Pittore e architetto di “maniera”, lasciò che il suo nome si legasse soprattutto al ruolo di storiografo e di critico dell’arte, grazie alla sua opera Vite de’ più eccellenti pittori, scultori et architettori – la prima edizione è del 1550, mentre la seconda, ampliata, è del 1568 – che raccoglie vasto e prezioso materiale sull’arte italiana, a partire da Cimabue fino ad arrivare a quegli anni, e contiene sia schemi teorici non sempre accettabili – quali il concetto di progresso e decadenza delle arti – sia giudizi critici che ancora oggi sono in gran parte ritenuti validi.
Vasari tracciò la storia dell’arte nostrana che, a suo dire, era giunta al massimo del suo splendore in età classica, decadendo poi nel Medioevo, per ritornare a risollevarsi soltanto con Cimabue e Giotto. Le sue Vite, infatti, iniziano proprio da questi ultimi due grandi artisti e, attraverso Masaccio e Brunelleschi, giungono con una costante evoluzione al nuovo “traguardo”: quello di Raffaello e Michelangelo.
Da buon toscano, l’artista diede risalto alle scuole e agli artisti locali, ma soltanto nella seconda edizione raggiunse un giudizio, in parte valido, anche sull’arte veneta. Le notizie più interessanti e attendibili, però, sono sicuramente quelle degli artisti del suo ambiente e del suo tempo, di cui si rispecchiano fedelmente il gusto e la cultura. Le sue idee sullo studio dei grandi maestri, ma anche sull’imitazione della natura e la concezione che l’arte possa superare quest’ultima derivarono proprio dalle teorie di Michelangelo e dalle opinioni largamente condivise dagli artisti della “maniera”. Elemento fondamentale era ritenuto l’esercizio del disegno per la rappresentazione dei nudi, in cui Buonarroti aveva dato l’esempio degli scorci e di tutte l’altre difficultà dell’arte. Doti dell’artista e pregi dell’opera d’arte furono per Vasari la grazia, quale atteggiamento accorto, la naturalezza e la facilità d’esecuzione che però era mancata agli artisti del Quattrocento.
A Firenze l’architettura della “maniera” era legata alla tradizione locale e alle realizzazioni di Michelangelo, ma fu proprio in questa città che operò l’artista aretino. Amico, consigliere e artista ufficiale di Casa Medici, diresse le principali imprese decorative del tempo. Inoltre, insieme con Bronzino, Montorsoli, Ammannati e Vincenzo de’ Rossi, fu tra i fondatori, nel 1563, dell’Accademia delle Arti del Disegno che riponeva nell’assoluta padronanza del disegno il segreto per farsi pratico e acquistar gran maniera.

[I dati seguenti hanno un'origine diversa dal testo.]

From an optimization exercise on the open Yosys and OpenROAD flow, aimed at small area, a short achievable clock period and few clock cycles per item; shortcuts taken in it are not production practice.
Only simulation tests tie the RTL to the original design; equivalence was not proved.
Power figures rest on the tool's default switching activity, not on a simulated workload.

## constraint.sdc

```tcl
create_clock -name core_clock -period 11.0 [get_ports {clk}]
set_input_delay 2.2000 -clock core_clock [delete_from_list [all_inputs] [get_ports {clk}]]
set_output_delay 2.2000 -clock core_clock [all_outputs]
set_load 0.01 [all_outputs]
```
From an optimization exercise on the open Yosys and OpenROAD flow, aimed at a short achievable clock period and few clock cycles per item; shortcuts taken in it are not production practice.
In this exercise RTL edits were held to simulation tests only and were not proved equivalent to the original.
Power figures rest on the tool's default switching activity, not on a simulated workload.

==> design.v <==
`timescale 1ns/1ns
module wr_chan_fifo (
    input  logic                    wr_clk,
    input  logic                    rst_n,
    input  logic                    wr_en,
    input  logic [31:0] wr_data,
    input  logic                    pop,
    output logic [63:0]  head,
    output logic [4:0]  count,
    output logic                    full
);
    localparam int USER_W     = 32;      
    localparam int AXI_W      = 64;      
    localparam int FIFO_DEPTH = 16;      
    localparam int FIFO_AW    = 4;       
    logic [31:0]         lo_word;         
    logic               lo_vld;          
    logic [63:0]          pack_beat;
    logic               pack_vld;        
    always_ff @(posedge wr_clk or negedge rst_n) begin
        if (!rst_n) begin
            lo_vld   <= 1'b0;
            pack_vld <= 1'b0;
        end else begin
            pack_vld <= wr_en & lo_vld;      
            if (wr_en) begin
                lo_vld <= ~lo_vld;
            end
        end
    end
    always_ff @(posedge wr_clk) begin
        if (wr_en && !lo_vld) begin
            lo_word <= wr_data;
        end
        if (wr_en && lo_vld) begin
            pack_beat[USER_W-1:0]      <= lo_word;   
            pack_beat[AXI_W-1:USER_W]  <= wr_data;
        end
    end
    logic [63:0]          mem [FIFO_DEPTH];
    logic [FIFO_AW-1:0] wr_ptr;
    logic [FIFO_AW-1:0] rd_ptr;
    logic               push;
    logic               pop_ok;
    assign full   = (count == 5'(FIFO_DEPTH));
    assign push   = pack_vld & ~full;        
    assign pop_ok = pop & (count != '0);
    assign head   = mem[rd_ptr];             
    always_ff @(posedge wr_clk) begin
        if (push) begin
            mem[wr_ptr] <= pack_beat;
        end
    end
    always_ff @(posedge wr_clk or negedge rst_n) begin
        if (!rst_n) begin
            wr_ptr <= '0;
            rd_ptr <= '0;
            count  <= '0;
        end else begin
            if (push) begin
                wr_ptr <= wr_ptr + 1'b1;
            end
            if (pop_ok) begin
                rd_ptr <= rd_ptr + 1'b1;
            end
            case ({push, pop_ok})
                2'b10:   count <= count + 1'b1;
                2'b01:   count <= count - 1'b1;
                default: count <= count;     
            endcase
        end
    end
endmodule
`timescale 1ns/1ns
module wr_channel_ctrl (
    input  logic                    wr_clk,
    input  logic                    rst_n,
    input  logic                    wr_en,
    input  logic [31:0] wr_data,
    input  logic [29:0]  beg_addr,
    input  logic [29:0]  end_addr,
    input  logic [7:0] burst_len,
    output logic                    wr_full,
    output logic                    req,
    output logic [29:0]  addr,
    output logic [7:0] len,
    output logic [63:0]  data,
    input  logic                    grant,
    input  logic                    pop
);
    localparam int AXI_BYTES  = 8;       
    logic [4:0]  count;
    logic [29:0]  offset;          
    logic [29:0]  burst_bytes;
    logic [29:0]  next_offset;
    logic       wrap;
    logic       grant_d;
    logic       burst_end;
    logic       enough;
    wr_chan_fifo u_fifo (
        .wr_clk  (wr_clk),
        .rst_n   (rst_n),
        .wr_en   (wr_en),
        .wr_data (wr_data),
        .pop     (pop),
        .head    (data),
        .count   (count),
        .full    (wr_full)
    );
    assign burst_bytes = (30'(burst_len) + 1'b1) * 30'(AXI_BYTES);
    assign next_offset = offset + burst_bytes;
    assign wrap = (beg_addr + next_offset + burst_bytes - 1'b1) > end_addr;
    assign burst_end = grant_d & ~grant;     
    assign enough = 9'(count) > 9'(burst_len);
    always_ff @(posedge wr_clk or negedge rst_n) begin
        if (!rst_n) begin
            offset  <= '0;
            grant_d <= 1'b0;
            req     <= 1'b0;
        end else begin
            grant_d <= grant;
            req     <= enough & ~grant;
            if (burst_end) begin
                offset <= wrap ? '0 : next_offset;   
            end
        end
    end
    assign addr = beg_addr + offset;     
    assign len  = burst_len;
endmodule
`timescale 1ns/1ns
module wr_arbiter (
    input  logic                                                wr_clk,
    input  logic                                                rst_n,
    input  logic [3:0]                    req_vec,
    input  logic [3:0][29:0] addr_arr,
    input  logic [3:0][7:0] len_arr,
    input  logic [3:0][63:0] data_arr,
    output logic [3:0]                    grant_vec,
    output logic [3:0]                    pop_vec,
    input  logic                                                wr_done,
    input  logic                                                beat_accept,
    output logic                                                wr_start,
    output logic [29:0]                              wr_addr,
    output logic [7:0]                             wr_len,
    output logic [63:0]                              wr_data_out
);
    localparam int NUM_CHAN   = 4;       
    logic [$clog2(NUM_CHAN)-1:0] last_ptr;       
    logic [$clog2(NUM_CHAN)-1:0] next_ptr;
    logic [$clog2(NUM_CHAN)-1:0] cand;
    logic                        found;
    logic                        busy;
    assign pop_vec = grant_vec & {NUM_CHAN{beat_accept}};   
    always_comb begin
        next_ptr = last_ptr;
        found    = 1'b0;
        cand     = last_ptr;
        for (int i = 1; i <= NUM_CHAN; i++) begin
            cand = last_ptr + i[$clog2(NUM_CHAN)-1:0];   
            if (!found && req_vec[cand]) begin
                next_ptr = cand;
                found    = 1'b1;
            end
        end
    end
    assign busy = |grant_vec;
    always_ff @(posedge wr_clk or negedge rst_n) begin
        if (!rst_n) begin
            grant_vec <= '0;
            wr_start  <= 1'b0;
            last_ptr  <= '1;                 
        end else begin
            wr_start <= 1'b0;
            if (busy) begin
                if (wr_done) begin
                    grant_vec <= '0;         
                end
            end else if (found) begin
                grant_vec <= NUM_CHAN'(1) << next_ptr;
                last_ptr  <= next_ptr;
                wr_start  <= 1'b1;
            end
        end
    end
    assign wr_addr     = addr_arr[last_ptr];
    assign wr_len      = len_arr[last_ptr];
    assign wr_data_out = data_arr[last_ptr];
endmodule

Della sua iniziale formazione a Roma e dello studio di Raffaello e di Michelangelo fu testimone la sua modesta attività di pittore che andò dagli affreschi della sua casa ad Arezzo, al ciclo decorativo di Palazzo Vecchio, dalle pitture di Palazzo Farnese, a quelle del Vaticano. E, ancora, le opere caratterizzate dalla tematica mitologica – con ricchi riferimenti allegorici, simbolici, di gusto fiabesco e dalle forme eclettiche raffaellesco-michelangiolesche – di cui fu un chiaro esempio il dipinto Perseo e Andromeda, eseguito per lo Studiolo di Francesco I in Palazzo Vecchio, la cui decorazione resta uno degli esemplari dell’ultima “maniera” fiorentina.

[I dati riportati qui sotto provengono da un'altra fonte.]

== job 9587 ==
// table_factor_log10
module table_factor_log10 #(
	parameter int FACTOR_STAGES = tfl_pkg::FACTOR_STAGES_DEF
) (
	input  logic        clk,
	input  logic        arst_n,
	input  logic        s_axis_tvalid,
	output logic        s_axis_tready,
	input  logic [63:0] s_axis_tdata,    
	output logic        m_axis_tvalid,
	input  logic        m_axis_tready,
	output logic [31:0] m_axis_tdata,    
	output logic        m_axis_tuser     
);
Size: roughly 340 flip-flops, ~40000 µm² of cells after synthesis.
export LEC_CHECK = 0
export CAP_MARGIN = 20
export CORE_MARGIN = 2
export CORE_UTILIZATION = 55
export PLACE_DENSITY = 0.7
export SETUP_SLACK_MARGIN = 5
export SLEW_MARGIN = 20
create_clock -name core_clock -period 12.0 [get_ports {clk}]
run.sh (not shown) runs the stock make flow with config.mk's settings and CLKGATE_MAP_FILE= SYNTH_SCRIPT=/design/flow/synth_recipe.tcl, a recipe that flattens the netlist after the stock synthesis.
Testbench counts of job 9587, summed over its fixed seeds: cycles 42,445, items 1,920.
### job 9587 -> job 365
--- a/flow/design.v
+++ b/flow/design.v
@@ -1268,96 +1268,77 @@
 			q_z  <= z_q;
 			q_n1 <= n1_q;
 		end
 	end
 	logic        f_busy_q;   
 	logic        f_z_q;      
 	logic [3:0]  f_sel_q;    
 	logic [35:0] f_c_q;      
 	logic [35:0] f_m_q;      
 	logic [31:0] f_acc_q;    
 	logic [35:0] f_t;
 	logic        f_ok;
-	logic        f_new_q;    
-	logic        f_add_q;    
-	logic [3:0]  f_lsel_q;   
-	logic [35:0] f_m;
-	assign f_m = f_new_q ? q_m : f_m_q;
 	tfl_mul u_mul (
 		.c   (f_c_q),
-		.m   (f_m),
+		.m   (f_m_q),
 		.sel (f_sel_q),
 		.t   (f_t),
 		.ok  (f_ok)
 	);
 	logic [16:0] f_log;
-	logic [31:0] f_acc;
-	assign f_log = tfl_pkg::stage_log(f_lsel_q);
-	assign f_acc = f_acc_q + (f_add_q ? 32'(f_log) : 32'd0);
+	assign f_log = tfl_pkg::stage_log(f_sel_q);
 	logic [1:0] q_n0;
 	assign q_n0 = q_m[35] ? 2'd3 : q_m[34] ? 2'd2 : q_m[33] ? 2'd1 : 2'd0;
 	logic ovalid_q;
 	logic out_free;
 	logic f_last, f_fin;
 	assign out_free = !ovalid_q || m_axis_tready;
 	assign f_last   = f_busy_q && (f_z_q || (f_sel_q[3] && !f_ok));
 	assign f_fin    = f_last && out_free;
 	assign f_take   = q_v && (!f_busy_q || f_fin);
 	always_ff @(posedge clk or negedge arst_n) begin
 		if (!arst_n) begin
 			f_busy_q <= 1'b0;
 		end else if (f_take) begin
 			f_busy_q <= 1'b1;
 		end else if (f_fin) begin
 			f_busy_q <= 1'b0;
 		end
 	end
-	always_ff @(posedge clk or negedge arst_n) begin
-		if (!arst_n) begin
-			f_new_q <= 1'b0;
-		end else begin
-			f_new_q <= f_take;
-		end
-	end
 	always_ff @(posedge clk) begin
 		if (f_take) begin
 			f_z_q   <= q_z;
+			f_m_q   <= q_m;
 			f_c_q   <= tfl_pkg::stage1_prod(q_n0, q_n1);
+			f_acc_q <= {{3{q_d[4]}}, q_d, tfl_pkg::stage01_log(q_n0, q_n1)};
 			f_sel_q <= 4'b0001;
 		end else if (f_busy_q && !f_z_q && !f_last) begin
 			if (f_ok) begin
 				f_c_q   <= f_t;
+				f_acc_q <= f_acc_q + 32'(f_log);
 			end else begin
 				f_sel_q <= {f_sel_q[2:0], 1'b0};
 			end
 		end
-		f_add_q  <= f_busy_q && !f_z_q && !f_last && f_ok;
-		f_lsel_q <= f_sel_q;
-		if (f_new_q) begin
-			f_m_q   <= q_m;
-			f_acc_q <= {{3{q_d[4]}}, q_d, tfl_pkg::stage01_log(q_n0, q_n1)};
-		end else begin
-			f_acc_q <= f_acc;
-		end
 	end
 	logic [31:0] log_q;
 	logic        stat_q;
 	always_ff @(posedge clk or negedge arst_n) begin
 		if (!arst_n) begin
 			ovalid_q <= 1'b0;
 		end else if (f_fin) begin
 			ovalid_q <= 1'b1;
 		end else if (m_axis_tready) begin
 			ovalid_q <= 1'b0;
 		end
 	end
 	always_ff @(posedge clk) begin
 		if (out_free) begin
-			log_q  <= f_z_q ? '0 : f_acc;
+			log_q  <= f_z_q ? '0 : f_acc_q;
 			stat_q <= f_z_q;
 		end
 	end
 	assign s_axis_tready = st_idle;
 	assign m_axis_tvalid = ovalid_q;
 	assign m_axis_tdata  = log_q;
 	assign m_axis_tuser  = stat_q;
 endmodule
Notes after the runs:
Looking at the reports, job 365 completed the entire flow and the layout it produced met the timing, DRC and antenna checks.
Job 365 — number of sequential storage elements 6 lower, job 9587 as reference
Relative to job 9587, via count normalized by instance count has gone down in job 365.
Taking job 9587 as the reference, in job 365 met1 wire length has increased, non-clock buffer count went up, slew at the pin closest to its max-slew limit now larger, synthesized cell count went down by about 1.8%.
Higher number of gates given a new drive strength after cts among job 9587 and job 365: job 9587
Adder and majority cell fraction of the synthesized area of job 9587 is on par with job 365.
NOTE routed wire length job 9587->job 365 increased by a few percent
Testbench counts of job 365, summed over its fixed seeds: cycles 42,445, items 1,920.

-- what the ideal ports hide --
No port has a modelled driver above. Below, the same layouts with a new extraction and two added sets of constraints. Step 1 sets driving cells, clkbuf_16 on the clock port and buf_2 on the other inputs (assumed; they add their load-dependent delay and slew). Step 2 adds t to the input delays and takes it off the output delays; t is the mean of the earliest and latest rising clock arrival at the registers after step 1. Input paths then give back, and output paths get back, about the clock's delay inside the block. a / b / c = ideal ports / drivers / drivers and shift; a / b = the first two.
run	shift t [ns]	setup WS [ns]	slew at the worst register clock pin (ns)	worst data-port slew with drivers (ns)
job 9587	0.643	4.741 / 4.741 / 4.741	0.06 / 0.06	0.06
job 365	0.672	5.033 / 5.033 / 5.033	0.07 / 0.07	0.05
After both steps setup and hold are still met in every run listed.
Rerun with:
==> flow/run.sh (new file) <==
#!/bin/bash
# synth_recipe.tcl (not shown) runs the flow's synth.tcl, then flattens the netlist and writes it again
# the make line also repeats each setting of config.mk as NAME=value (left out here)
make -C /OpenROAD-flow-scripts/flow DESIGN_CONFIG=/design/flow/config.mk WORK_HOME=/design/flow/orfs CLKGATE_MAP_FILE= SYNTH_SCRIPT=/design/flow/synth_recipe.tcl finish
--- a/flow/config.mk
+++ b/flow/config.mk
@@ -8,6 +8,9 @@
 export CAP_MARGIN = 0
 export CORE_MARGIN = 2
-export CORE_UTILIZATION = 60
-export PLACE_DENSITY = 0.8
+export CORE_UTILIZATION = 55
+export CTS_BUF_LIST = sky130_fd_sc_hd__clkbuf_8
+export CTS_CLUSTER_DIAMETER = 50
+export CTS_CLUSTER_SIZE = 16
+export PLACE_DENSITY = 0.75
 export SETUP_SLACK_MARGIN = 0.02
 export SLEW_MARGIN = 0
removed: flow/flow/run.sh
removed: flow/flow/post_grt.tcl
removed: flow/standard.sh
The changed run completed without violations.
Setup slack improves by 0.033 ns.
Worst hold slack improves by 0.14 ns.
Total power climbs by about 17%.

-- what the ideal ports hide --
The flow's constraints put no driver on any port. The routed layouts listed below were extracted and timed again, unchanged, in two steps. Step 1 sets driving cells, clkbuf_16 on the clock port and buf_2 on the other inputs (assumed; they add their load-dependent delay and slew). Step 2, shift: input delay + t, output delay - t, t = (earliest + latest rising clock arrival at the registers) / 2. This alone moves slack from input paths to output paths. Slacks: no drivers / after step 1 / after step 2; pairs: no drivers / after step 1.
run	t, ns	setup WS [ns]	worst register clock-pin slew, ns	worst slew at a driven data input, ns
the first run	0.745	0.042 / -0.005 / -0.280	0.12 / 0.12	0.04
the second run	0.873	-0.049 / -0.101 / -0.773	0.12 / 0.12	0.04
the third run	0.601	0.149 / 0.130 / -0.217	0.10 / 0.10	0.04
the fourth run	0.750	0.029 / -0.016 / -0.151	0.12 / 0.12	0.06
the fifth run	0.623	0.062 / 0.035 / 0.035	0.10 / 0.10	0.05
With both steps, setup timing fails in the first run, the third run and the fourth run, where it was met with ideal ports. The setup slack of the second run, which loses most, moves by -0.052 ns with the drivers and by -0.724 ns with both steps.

Tra le opere di architettura ricordiamo ad Arezzo le Logge, a Pisa invece gli edifici dell’ordine dei Cavalieri di Santo Stefano e la Cupola della Madonna dell’Umiltà, mentre a Firenze la Scala della Biblioteca Laurenziana di Michelangelo, in collaborazione con Ammannati, e la trasformazione in reggia di Palazzo Vecchio in cui spiccano le sue doti di urbanista. Ma il suo capolavoro indiscusso resta il Palazzo degli Uffizi destinato agli uffici della magistratura medicea e oggi sede della maggiore galleria fiorentina. Un complesso severo, elegante con elementi e motivi tipici dell’architettura di Maniera: forte aggetto delle cornici e dei timpani, e nicchie con statue nelle quali si svela il michelangionismo di Vasari, che con giudizio assai moderno, riconobbe che gli artisti si devono giudicare anche rispetto ai luoghi, tempi ed altre somiglianti circostanze.